## Listed entries
--- src/rtl/isoiec7816_fifo.sv ---
// Character queue for the card transmit controller. Storage is written
// synchronously, the head is read combinationally so the controller can
// register it on the load edge. A pop and a push may share a cycle even
// when the queue is full; the freed head slot takes the new byte.
module isoiec7816_fifo
    import isoiec7816_pkg::*;
#(
    parameter int DEPTH_LOG2 = 4
) (
    input  logic                  clk,
    input  logic                  rst,
    input  logic                  flush,
    input  logic                  wr_en,
    input  logic [CHAR_W-1:0]     wr_data,
    input  logic                  rd_en,
    output logic [CHAR_W-1:0]     head,
    output logic                  full,
    output logic                  empty,
    output logic [DEPTH_LOG2:0]   count,
    output logic                  overflow
);

    localparam int                DEPTH     = 1 << DEPTH_LOG2;
    localparam logic [DEPTH_LOG2:0] DEPTH_CNT = (DEPTH_LOG2 + 1)'(DEPTH);

    logic [CHAR_W-1:0]      mem [DEPTH];
    logic [DEPTH_LOG2-1:0]  wr_ptr;
    logic [DEPTH_LOG2-1:0]  rd_ptr;
    logic                   pop;
    logic                   push;

    assign full  = (count == DEPTH_CNT);
    assign empty = (count == '0);
    assign head  = mem[rd_ptr];

    // A flush wins over everything; a full queue only accepts when it pops.
    assign pop  = rd_en && !empty && !flush;
    assign push = wr_en && !flush && (!full || pop);

    // Storage array: data only, no reset needed.
    always_ff @(posedge clk) begin
        if (push) begin
            mem[wr_ptr] <= wr_data;
        end
    end

    // Pointer, occupancy and sticky overflow bookkeeping.
    always_ff @(posedge clk or posedge rst) begin
        if (rst) begin
            wr_ptr   <= '0;
            rd_ptr   <= '0;
            count    <= '0;
            overflow <= 1'b0;
        end else if (flush) begin
            wr_ptr   <= '0;
            rd_ptr   <= '0;
            count    <= '0;
            overflow <= 1'b0;
        end else begin
            if (push) begin
                wr_ptr <= wr_ptr + 1'b1;
            end
            if (pop) begin
                rd_ptr <= rd_ptr + 1'b1;
            end
            case ({push, pop})
                2'b10:   count <= count + 1'b1;
                2'b01:   count <= count - 1'b1;
                default: count <= count;
            endcase
            if (wr_en && full && !pop) begin
                overflow <= 1'b1;
            end
        end
    end

endmodule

## The problem
The reply must consist solely of the lines from the one containing "rd_ptr <= rd_ptr + 1'b1;" through the last line of the data, reproduced exactly.

## Task output
                rd_ptr <= rd_ptr + 1'b1;
            end
            case ({push, pop})
                2'b10:   count <= count + 1'b1;
                2'b01:   count <= count - 1'b1;
                default: count <= count;
            endcase
            if (wr_en && full && !pop) begin
                overflow <= 1'b1;
            end
        end
    end

endmodule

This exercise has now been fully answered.